• First off based on

    quote:


    UserDate (userId, latestDate)


    should this line

    quote:


    join UserDate D on D.userId = A.userId

    and D.date = A.date


    actually be

    join UserDate D on D.userId = A.userId

    and D.latestDate = A.date

    and if so then why not just do

    
    
    SELECT
    I.*
    FROM
    UserActivity A
    INNER JOIN
    UserImpression I
    ON
    A.userId= I.userId AND
    A.[date] = I.[date]

    Even so based on this

    quote:


    UserImpression (userId, date, cola, colb, colc)


    70 million rows may or may not fit in 2GB as I don't know what userid, date, cola, colb, colc are as far as width so I can't tell you if your running into any memory bottlenecks here.

    But you come back and say

    quote:


    I would return the 70 million rows into a new table


    To get maximum insert performance make sure all constraints, triggers and indexes are disabled or removed from this table then add or enable after insert is done.
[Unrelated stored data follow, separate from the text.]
<file path="config.mk">
export PLATFORM = sky130hd
export DESIGN_NAME = mem_arbiter
export DESIGN_NICKNAME = d
export VERILOG_FILES = /design/src/rtl/mem_arbiter.sv
export SDC_FILE = /design/constraint.sdc
export NUM_CORES = 1
export LEC_CHECK = 0
export ABC_CLOCK_PERIOD_IN_PS = 2210
export BUFFER_PORTS_ARGS = -buffer_cell sky130_fd_sc_hd__buf_2
export CORE_ASPECT_RATIO = 0.5
export CORE_UTILIZATION = 30
export CTS_BUF_LIST = sky130_fd_sc_hd__clkbuf_16
export CTS_CLUSTER_DIAMETER = 40
export DETAILED_ROUTE_END_ITERATION = 10
export GPL_TIMING_DRIVEN = 0
export PLACE_DENSITY_LB_ADDON = 0.08
export SYNTH_ARGS = -nofsm -noshare
export SYNTH_HDL_FRONTEND = slang
export SYNTH_SLANG_ARGS = --single-unit
</file>
<file path="constraint.sdc">
create_clock -name clk -period 2.21 [get_ports clk]
set_input_delay 0.1105 -clock clk [delete_from_list [all_inputs] [get_ports clk]]
set_output_delay 0.1105 -clock clk [all_outputs]
set_load 0.05 [all_outputs]
</file>
<file path="src/rtl/mem_arbiter.sv">
// Arbiter sharing one single-port memory between instruction fetch and data access.
// Data normally wins; a starvation counter forces a fetch grant after STARVE_LIMIT data grants.
module mem_arbiter #(
    parameter int unsigned STARVE_LIMIT = 4,
    parameter int unsigned TIMEOUT      = 15
) (
    input  logic        clk,
    input  logic        rst,
    input  logic        if_req,
    input  logic [31:0] if_addr,
    output logic [31:0] if_rdata,
    output logic        if_done,
    input  logic        dm_read,
    input  logic        dm_write,
    input  logic [31:0] dm_addr,
    input  logic [31:0] dm_wdata,
    output logic [31:0] dm_rdata,
    output logic        dm_done,
    output logic        bus_req,
    output logic        bus_we,
    output logic [31:0] bus_addr,
    output logic [31:0] bus_wdata,
    input  logic        bus_ack,
    input  logic [31:0] bus_rdata,
    output logic        stall_if,
    output logic        stall_mem,
    output logic        bus_err
);

    localparam int unsigned StarveW = (STARVE_LIMIT > 0) ? $clog2(STARVE_LIMIT + 1) : 1;
    localparam int unsigned WaitW   = (TIMEOUT > 0) ? $clog2(TIMEOUT + 1) : 1;
    localparam logic [StarveW-1:0] StarveMax = StarveW'(STARVE_LIMIT);
    localparam logic [WaitW-1:0]   WaitMax   = WaitW'(TIMEOUT);

    typedef enum logic [1:0] {
        StIdle,
        StBusyIf,
        StBusyDm
    } state_e;

    state_e             state_q, state_d;
    logic [StarveW-1:0] starve_q, starve_d;
    logic [WaitW-1:0]   wait_q, wait_d;
    logic [WaitW-1:0]   wait_inc;
    logic               bus_req_q, bus_req_d;
    logic               bus_we_q, bus_we_d;
    logic [31:0]        bus_addr_q, bus_addr_d;
    logic [31:0]        bus_wdata_q, bus_wdata_d;
    logic               if_done_q, if_done_d;
    logic               dm_done_q, dm_done_d;
    logic [31:0]        if_rdata_q, if_rdata_d;
    logic [31:0]        dm_rdata_q, dm_rdata_d;
    logic               bus_err_q, bus_err_d;

    logic dm_pend;
    logic can_grant;
    logic fetch_first;

    assign dm_pend     = dm_read | dm_write;
    // No grant at all in a done cycle, so the finishing requester can drop its request.
    assign can_grant   = ~if_done_q & ~dm_done_q;
    assign fetch_first = if_req & (~dm_pend | (starve_q == StarveMax));
    assign wait_inc    = wait_q + WaitW'(1);

    always_ff @(posedge clk) begin
        if (rst) begin
            state_q     <= StIdle;
            starve_q    <= '0;
            wait_q      <= '0;
            bus_req_q   <= 1'b0;
            bus_we_q    <= 1'b0;
            bus_addr_q  <= '0;
            bus_wdata_q <= '0;
            if_done_q   <= 1'b0;
            dm_done_q   <= 1'b0;
            if_rdata_q  <= '0;
            dm_rdata_q  <= '0;
            bus_err_q   <= 1'b0;
        end else begin
            state_q     <= state_d;
            starve_q    <= starve_d;
            wait_q      <= wait_d;
            bus_req_q   <= bus_req_d;
            bus_we_q    <= bus_we_d;
            bus_addr_q  <= bus_addr_d;
            bus_wdata_q <= bus_wdata_d;
            if_done_q   <= if_done_d;
            dm_done_q   <= dm_done_d;
            if_rdata_q  <= if_rdata_d;
            dm_rdata_q  <= dm_rdata_d;
            bus_err_q   <= bus_err_d;
        end
    end

    always_comb begin
        state_d     = state_q;
        starve_d    = starve_q;
        wait_d      = wait_q;
        bus_req_d   = bus_req_q;
        bus_we_d    = bus_we_q;
        bus_addr_d  = bus_addr_q;
        bus_wdata_d = bus_wdata_q;
        if_done_d   = 1'b0;
        dm_done_d   = 1'b0;
        if_rdata_d  = if_rdata_q;
        dm_rdata_d  = dm_rdata_q;
        bus_err_d   = 1'b0;

        case (state_q)
            StIdle: begin
                if (can_grant && fetch_first) begin
                    state_d     = StBusyIf;
                    starve_d    = '0;
                    wait_d      = '0;
                    bus_req_d   = 1'b1;
                    bus_we_d    = 1'b0;
                    bus_addr_d  = if_addr;
                    bus_wdata_d = '0;
                end else if (can_grant && dm_pend) begin
                    state_d     = StBusyDm;
                    wait_d      = '0;
                    bus_req_d   = 1'b1;
                    // Read+write together is performed as a write and flagged.
                    bus_we_d    = dm_write;
                    bus_addr_d  = dm_addr;
                    bus_wdata_d = dm_wdata;
                    bus_err_d   = dm_read & dm_write;
                    if (if_req && (starve_q != StarveMax)) begin
                        starve_d = starve_q + StarveW'(1);
                    end
                end
            end

            StBusyIf, StBusyDm: begin
                if (bus_ack) begin
                    state_d   = StIdle;
                    bus_req_d = 1'b0;
                    wait_d    = '0;
                    if (state_q == StBusyIf) begin
                        if_done_d  = 1'b1;
                        if_rdata_d = bus_rdata;
                    end else begin
                        dm_done_d  = 1'b1;
                        dm_rdata_d = bus_we_q ? '0 : bus_rdata;
                    end
                end else if (wait_inc == WaitMax) begin
                    state_d   = StIdle;
                    bus_req_d = 1'b0;
                    wait_d    = '0;
                    bus_err_d = 1'b1;
                    if (state_q == StBusyIf) begin
                        if_done_d  = 1'b1;
                        if_rdata_d = '0;
                    end else begin
                        dm_done_d  = 1'b1;
                        dm_rdata_d = '0;
                    end
                end else begin
                    wait_d = wait_inc;
                end
            end

            default: begin
                state_d   = StIdle;
                bus_req_d = 1'b0;
            end
        endcase
    end

    assign if_rdata  = if_rdata_q;
    assign if_done   = if_done_q;
    assign dm_rdata  = dm_rdata_q;
    assign dm_done   = dm_done_q;
    assign bus_req   = bus_req_q;
    assign bus_we    = bus_we_q;
    assign bus_addr  = bus_addr_q;
    assign bus_wdata = bus_wdata_q;
    assign bus_err   = bus_err_q;
    assign stall_if  = if_req & ~if_done_q;
    assign stall_mem = dm_pend & ~dm_done_q;

endmodule

</file>
==> After elaboration in Yosys (flattened, before gate mapping) <==
Index checks and enable logic that the tools add are counted.
W data, S select, Z words.
{ "op_classes": {"n_addsub": 2, "eq_ne": 7, "mux": 44, "bitwise_logic": 12, "reduce_logical": 16} }
{ "ops": {"columns": ["op", "count"], "rows": [
  ["$mux W32", 13],
  ["$mux W1", 16],
  ["$mux W4", 4],
  ["$mux W3", 3],
  ["$ne A3 B3 Y1 const B", 3],
  ["$reduce_and A3 Y1", 3],
  ["$mux W2", 4],
  ["$pmux W4 S2", 1],
  ["$reduce_bool A2 Y1", 4],
  ["$reduce_and A2 Y1", 3],
  ["$and A1 B1 Y1", 5],
  ["$not A1 Y1", 5],
  ["$add A4 B1 Y4 const B", 1],
  ["$eq A4 B4 Y1 const B", 1],
  ["$pmux W1 S2", 2],
  ["$pmux W2 S2", 1],
  ["$reduce_or A2 Y1", 2],
  ["$add A3 B1 Y3 const B", 1],
  ["$eq A3 B3 Y1 const B", 1],
  ["$logic_and A1 B1 Y1", 3],
  ["$eq A2 B1 Y1 const B", 1],
  ["$eq A2 B2 Y1 const B", 1],
  ["$logic_not A2 Y1", 1],
  ["$or A1 B1 Y1", 2]
]} }
{ "word_totals": {"ff_bits": 142, "out_inout_bits": 135, "elab_cells": 93} }

==> Depth between registers and ports, before layout <==
Gate-level depths: netlist of the first run.
{ "logic_depth": {"word_depth": 7, "ltp_mapped": 9} }

==> Least setup slack after synthesis of the first run <==
Ideal clock, no wire load.
{ "synth_path": {"kind": "flip-flop to flip-flop", "from": "reg wait_q[0]", "to": "reg dm_rdata_q[10], in the netlist dm_rdata[10]", "setup_time_ns": 0.121, "t_arrival_ns": 1.753, "t_required_ns": 2.089, "path_slack_ns": 0.335, "path_stages_with_launch": 8, "path_buffers": 1, "period_less_slack_ns": 1.875, "path_cell_list": "dfxtp_1 > ha_1 > nor2b_1 > a21o_1 > a311oi_4 > nor3_2 > buf_4 > mux2i_1"} }
{ "synth_via": {"elab_chain_len": 4} }
{ "synth_rtl": {"columns": ["element", "line", "source"], "rows": [
  ["from (decl)", "43", "logic [WaitW-1:0] wait_q, wait_d;"],
  ["from (signal assigned)", "82", "wait_q <= wait_d;"],
  ["$add A4 B1 Y4", "63", "assign wait_inc = wait_q + WaitW'(1);"],
  ["$eq A4 B4 Y1", "146", "end else if (wait_inc == WaitMax) begin"],
  ["$reduce_bool A2 Y1 (no line)", null, null],
  ["$reduce_and A3 Y1 (no line)", null, null],
  ["to (signal assigned)", "90", "dm_rdata_q <= dm_rdata_d;"],
  ["to (decl)", "52", "logic [31:0] dm_rdata_q, dm_rdata_d;"]
]} }
No other way between the ends.
A chain may end at the register's enable or synchronous reset.

==> Worst setup path after layout of the first run <==
{ "layout_path": {"from": "reg wait_q[0]", "to": "reg if_rdata_q[25], in the netlist if_rdata[25]"} }
{ "layout_via": {"elab_chain_len": 4} }
{ "layout_rtl": {"columns": ["element", "line", "source"], "rows": [
  ["$add A4 B1 Y4", "63", null],
  ["$eq A4 B4 Y1", "146", null],
  ["$reduce_bool A2 Y1 (no line)", null, null],
  ["$reduce_and A3 Y1 (no line)", null, null],
  ["to (signal assigned)", "89", "if_rdata_q <= if_rdata_d;"],
  ["to (decl)", "51", "logic [31:0] if_rdata_q, if_rdata_d;"]
]} }
No other way between the ends.

==> results of run 1 <==
==> cells in the final DEF (no fill, tap or decap), types with 2 or more instances in the layout <==
cell type,instances
a21o_1,2
a21oi_1,73
a22oi_1,33
a31oi_1,4
and3_1,2
buf_2,277
buf_4,2
buf_6,3
bufinv_16,5
clkbuf_1,30
clkbuf_16,17
clkbuf_2,7
clkinv_1,4
dfxtp_1,140
dfxtp_2,2
dlygate4sd3_1,106
ha_1,7
inv_1,9
mux2i_1,64
nand2_1,105
nand3_1,4
nand4b_1,2
nor2_1,40
nor2b_1,4
nor3_1,7
nor4_1,2
o21ai_0,10
o21ai_1,58
or3_1,3
==> flip-flops by register name, indices dropped and copies added (netlist names) <==
| signal | count |
|---|---|
| bus_req | 1 |
| starve_q | 3 |
| state_q | 2 |
| dm_rdata | 32 |
| if_rdata | 32 |
| dm_done | 1 |
| bus_addr | 32 |
| bus_wdata | 32 |
| bus_err | 1 |
| bus_we | 1 |
| wait_q | 4 |
| if_done | 1 |
==> path summary, 6_finish.rpt <==
check	from	endpoint	slack (ns)	depth (start not counted)
worst max-delay path	wait_q[0]	if_rdata[25]	0.13	7
worst min register to register	dm_rdata[9]	dm_rdata[9]	0.45	2
worst min-delay path	dm_addr[4]	bus_addr[4]	0.02	3
worst max register to register	wait_q[0]	if_rdata[25]	0.13	7
==> metrics by stage <==
stage          power [mW]  cell area, sq um  TNS [ns]
2_1_floorplan        4.18              5620         0
3_3_place_gp         4.72              7250    -0.577
3_5_place_dp         4.73              7250     -1.75
4_1_cts              7.98              8940         0
5_1_grt              8.27              8990    -0.667
6_report             7.92              8990         0
==> layout make-up <==
cell class	instances	area (sq um)	share of cell area
Sequential cell	142	2850	0.317
Multi-Input combinational cell	434	2550	0.284
Clock inverter	14	199	0.0221
Tap cell	234	293	0.0326
Buffer	50	231	0.0258
Clock buffer	17	425	0.0473
Inverter	8	30.0	0.00334
Timing Repair Buffer	375	2410	0.268
==> cells by family (layout without fill, tap and decap cells) <==
family,Yosys count,after routing,synth area share
fa+ha+maj,7,7,0.0156
simple gates,178,178,0.134
mux,64,64,0.114
buf+inv,58,464,0.0430
compound gates,185,185,0.187
flops,142,142,0.506
==> critical path: stages, from the launching register on <==
cell and delay (ns):
dfxtp_2 0.35, ha_1 0.24, nor2b_2 0.17, a21o_1 0.22, a311oi_4 0.43, buf_2 0.36, o21ai_1 0.10, a21oi_1 0.15
==> repair_timing <==
item	CTS	global route
pin swaps	1	3
gates cloned	0	0
buffers inserted	0	2
endpoints found under the setup margin	38	126
resized for setup	2	18
hold buffers	106	0
endpoints found under the hold margin	119	0
==> metal layers <==
layer | global-route usage | wire (um) | up-vias | part of all wire
li1 | - | - | 3002 | -
met1 | 0.253 | 9390 | 2730 | 0.48
met2 | 0.330 | 9000 | 147 | 0.46
met3 | 0.0578 | 889 | 10 | 0.046
met4 | 0.0503 | 173 | 0 | 0.0089
met5 | 0 | 0 | - | 0
==> power groups by stage <==
stage	logic (mW)	registers (mW)	clock network, mW
6_report	1.97	2.87	3.07
5_1_grt	2.11	2.90	3.26
4_1_cts	1.96	2.87	3.14
3_5_place_dp	1.81	2.92	0
3_3_place_gp	1.80	2.92	0
2_1_floorplan	0.593	3.59	0
==> results.py, run 1 <==
metrics = {
    "place": {
        "dp_slack_ns": -0.0933,
        "portBuffers": 267,
        "place.detailed.hpwl_mm": 13.5,
        "gp_congestion": 0.749,
        "dp.cells": 1135,
    },
    "timing": {
        "fin_ws_ns": 0.129,
        "maxSlewViolCount": 0,
        "whs_ns": 0.0192,
        "hold_violations": 0,
        "finalCriticalPeriod_ns": 2.08,
        "tightest_slew_ns": 0.661,
        "fin_crit_sh": 0.942,
        "slew_headroom": 0.557,
        "rsz0062_at_grt": "true",
        "clock_skew_ns": 0.0115,
        "clock.fmax_mhz": 481,
        "finalSetupViolCount": 0,
    },
    "worst_setup_path": {
        "cp-end-kind": "register",
        "worstPathArrival_ns": 2.41,
        "worstPathRequired_ns": 2.54,
        "critPathLaunchType": "register",
        "critPathMaxFanout": 10,
        "path_class": "reg2reg",
    },
    "finish": {
        "n_antenna_cell": 0,
        "fillCellCount": 1776,
        "area_growth_pct": 59.9,
        "final_util": 0.503,
        "stdcell_count": 1274,
        "nets": 1169,
        "drive_gt1_frac": 0.309,
    },
    "synth": {
        "synthTopCellsByCount": "dfxtp_1, nand2_1, a21oi_1, mux2i_1, o21ai_1",
        "async_reset_ff_frac": 0,
        "synth_edf_count": 0,
        "yosysWarnings": 0,
        "yosysTopAreaCell": "dfxtp_1",
        "ys_seq_area_frac": 0.506,
        "synth.most_common_cell": "dfxtp_1",
        "synth_ff_type": "dfxtp_1",
        "synth_nets": 775,
        "ys_ff_latch": 142,
        "synth_area_sq_mm": 0.00562,
        "synth_top_area_share": 0.506,
        "synth_area_leaders": "dfxtp_1, mux2i_1, nand2_1",
        "syn_inst": 634,
        "syn_avg_cell_area_sq_um": 8.87,
        "synthDistinctLibCells": 35,
    },
    "global_route": {
        "antenna_found_initial": 0,
        "grt_max_degree": 17,
        "grt_pass1_wl_mm": 29.9,
        "grt_usage": 0.199,
        "grt_pass1_vias": 5860,
        "overflow": 0,
    },
    "clock_tree": {
        "cts_root_buf": "clkbuf_16",
        "cts_tree": "built",
        "h-tree-depth": 4,
        "path_clk_slew_ns": 0.06,
        "clk_latency_ns": 0.41,
        "cts.sinks": 142,
        "cts_buffers": 17,
        "cts_buffer_depth": 2,
    },
    "pwr": {
        "power.share.clock": 0.388,
        "p_leak_nw": 4.21,
        "p_switching_mw": 2.56,
        "max-vdd-ir-drop_mv": 0.489,
        "p_comb_frac": 0.249,
        "p_seq_frac": 0.363,
        "powerDensity_mw_per_mm2": 881,
        "p_int_mw": 5.36,
        "swShare": 0.323,
    },
    "floorplan": {
        "start_util": 0.315,
        "die_area_sq_mm": 0.0193,
        "boundaryPins": 269,
        "chipHeight_um": 98.8,
        "die_x_um": 196,
        "core_area_sq_mm": 0.0179,
        "rows": 34,
    },
    "worst_hold_path": {
        "min_path_type": "in2reg",
    },
    "detailed_routing": {
        "wl_mm": 19.5,
        "drtAntennaViolNets": 0,
        "wl_per_cell_um": 15.3,
        "drt_iter0_markers": 175,
        "vias": 5889,
        "drc_errors": 0,
        "via_per_inst": 4.62,
        "drt_pre_antenna_iters": 4,
    },
    "job": {
        "max_cap_violations": 0,
    },
    "outcome": {
        "status": "finished, final reports clean",
    },
}
(Power assumes the default switching activity.)
==> run 2: changes to the inputs <==
- CORE_MARGIN: not set -> 8
- HOLD_SLACK_MARGIN: not set -> 0.05
==> results.py, run 2 (synthesized netlist as in run 1, its figures left out) <==
metrics = {
    "global_route": {
        "antenna_found_initial": 1,
        "overflow": 0,
        "grt_max_degree": 17,
        "grt_pass1_vias": 6432,
        "grt_usage": 0.179,
        "grt_pass1_wl_mm": 34.1,
    },
    "timing": {
        "tightest_slew_ns": 0.600,
        "maxSlewViolCount": 0,
        "fin_ws_ns": 0.0950,
        "finalSetupViolCount": 0,
        "slew_headroom": 0.600,
        "rsz0062_at_grt": "true",
        "clock_skew_ns": 0.0102,
        "fin_crit_sh": 0.957,
        "hold_violations": 0,
        "clock.fmax_mhz": 473,
        "finalCriticalPeriod_ns": 2.12,
    },
    "worst_setup_path": {
        "critPathLaunchType": "register",
        "cpMaxStageDelayCell": "a311oi_4",
        "slowest_delay_ns": 0.44,
        "worstPathArrival_ns": 2.40,
        "critPathMaxFanout": 10,
        "path_class": "reg2reg",
        "critPathTopFamily": "compound AO/OA/AOI/OAI gates",
        "reg2reg_depth": 8,
        "worst-path-stages": 8,
        "cp-end-kind": "register",
        "cp_num_buf_inv": 2,
        "r2r_slack_ns": 0.09,
        "crit_chain": "ha_1 > nor2b_2 > a21o_1 > a311oi_4 > nor3_4 > buf_12 > buf_4 > mux2i_1",
        "worstPathRequired_ns": 2.49,
    },
    "clock_tree": {
        "cts_buffers": 17,
        "cts.sinks": 142,
        "cts_root_buf": "clkbuf_16",
        "h-tree-depth": 4,
        "path_clk_slew_ns": 0.06,
        "cts_buffer_depth": 2,
        "cts_tree": "built",
        "clk_latency_ns": 0.41,
    },
    "place": {
        "portBuffers": 267,
        "placed_area_sq_mm": 0.00726,
        "dp_slack_ns": -0.0845,
        "gp_congestion": 0.744,
        "place.detailed.hpwl_mm": 15.1,
    },
    "detailed_routing": {
        "wl_mm": 21.6,
        "drc_errors": 0,
        "wl_per_cell_um": 16.5,
        "vias": 6054,
        "drtAntennaViolNets": 0,
        "drt_pre_antenna_iters": 4,
        "drt_iter0_markers": 267,
        "via_per_inst": 4.62,
    },
    "pwr": {
        "powerDensity_mw_per_mm2": 823,
        "p_int_mw": 4.96,
        "p_leak_nw": 4.29,
        "swShare": 0.345,
        "p_switching_mw": 2.62,
        "max-vdd-ir-drop_mv": 0.448,
        "power.share.clock": 0.353,
        "p_comb_frac": 0.268,
        "p_seq_frac": 0.379,
    },
    "finish": {
        "nets": 1196,
        "final_common_cell": "buf_2",
        "final_util": 0.501,
        "drive_gt1_frac": 0.308,
        "finalInstanceArea_sq_mm": 0.00921,
        "mostFrequentLayoutCells": "buf_2, dfxtp_1, dlygate4sd3_1",
        "fillCellCount": 1792,
        "area_growth_pct": 63.8,
    },
    "floorplan": {
        "chipHeight_um": 113,
        "start_util": 0.306,
        "boundaryPins": 269,
        "die_area_sq_mm": 0.0236,
        "rows": 35,
        "core_area_sq_mm": 0.0184,
        "die_x_um": 210,
    },
    "outcome": {
        "status": "finished, final reports clean",
    },
    "worst_hold_path": {
        "whs_path_depth": 4,
        "min_path_type": "in2reg",
    },
    "job": {
        "max_cap_violations": 0,
    },
}
run 2: cell count changes in the layout (fill, tap and decap cells not counted), moves of 2 or more:
cell / delta
buf_6: -2
dlygate4sd3_1: +25
bufinv_16: -4
buf_4: +3
clkinvlp_4: +4
clkinv_1: -3
run 2: what timing repair did:
action / in CTS / in global routing
hold endpoints to repair: 130 / 0
endpoints found under the setup margin: 30 / 124
setup buffers: 0 / 4
pin swaps: 1 / 2
resized for setup: 1 / 19
cloned: 0 / 1
hold buffers: 131 / 0
run 2: worst register-to-register path, stage by stage (launching register included):
cell and delay (ns):
dfxtp_2 0.35, ha_1 0.24, nor2b_2 0.17, a21o_1 0.21, a311oi_4 0.44, nor3_4 0.10, buf_12 0.16, buf_4 0.19
mux2i_1 0.14
run 2: worst paths after layout:
kind                startpoint      endpoint
setup reg to reg     wait_q[0]  dm_rdata[21]
hold / removal          if_req   starve_q[1]
setup / recovery     wait_q[0]  dm_rdata[21]
hold reg to reg   dm_rdata[15]  dm_rdata[15]
run 2: metrics by stage:
step / hold slack [ns] / power, mW / setup TNS [ns] / std cells
after floorplan: 0.247 / 4.18 / 0 / 634
after global placement: 0.347 / 4.73 / -1.05 / 1141
after detailed placement: 0.353 / 4.74 / -1.60 / 1141
after CTS: 0.168 / 7.64 / 0 / 1304
after global routing: 0.218 / 7.94 / -0.177 / 1309
final: 0.203 / 7.57 / 0 / 1309
run 2: power groups by stage:
stage	combinational, mW	clock [mW]	sequential [mW]
after CTS	2.01	2.77	2.87
after floorplan	0.593	0	3.59
after global routing	2.18	2.87	2.89
after global placement	1.81	0	2.92
after detailed placement	1.82	0	2.92
final	2.03	2.67	2.87
run 2: per-layer routing:
layer | up-vias | track usage | routed length, um
met5 | - | 0 | 0
met4 | 0 | 0.0560 | 405
met3 | 26 | 0.0618 | 1220
met2 | 144 | 0.307 | 10500
met1 | 2833 | 0.208 | 9490
li1 | 3051 | - | -
run 2: area by class of cell:
cell class,instances,area [sq um],area share
Multi-Input combinational cell,434,2560,0.279
Antenna cell,1,2.50,0.000272
Clock buffer,17,425,0.0462
Inverter,8,30.0,0.00326
Clock inverter,15,124,0.0135
Timing Repair Buffer,403,2700,0.293
Sequential cell,142,2850,0.309
Buffer,49,219,0.0238
Tap cell,240,300,0.0326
    Also I assume your indexes would be

    UserDate (userId, latestDate) CLUSTERED

    UserImpression (userId, date) CLUSTERED

    UserActivity (userId, date) CLUSTERED

    To maximize join performance, if you always use userid and latestdate/date to join these tables and work with them I would consider also making them

    datefield, userid as the order of the columns in the index. It is best to have you most unique value first in a composite (multicolumn) index because only the first column is sampled to build the statistics value.

    Another thing which I assume you have already done is the columns used in the join work fastest as long as they are the same datatype. Otherwise SQL will auto-type or you will need to perform an explicit CAST (which is better than SQL auto-typing) if they are not.

    Other than that it is a matter of execution plan and tweaking to see what can be done.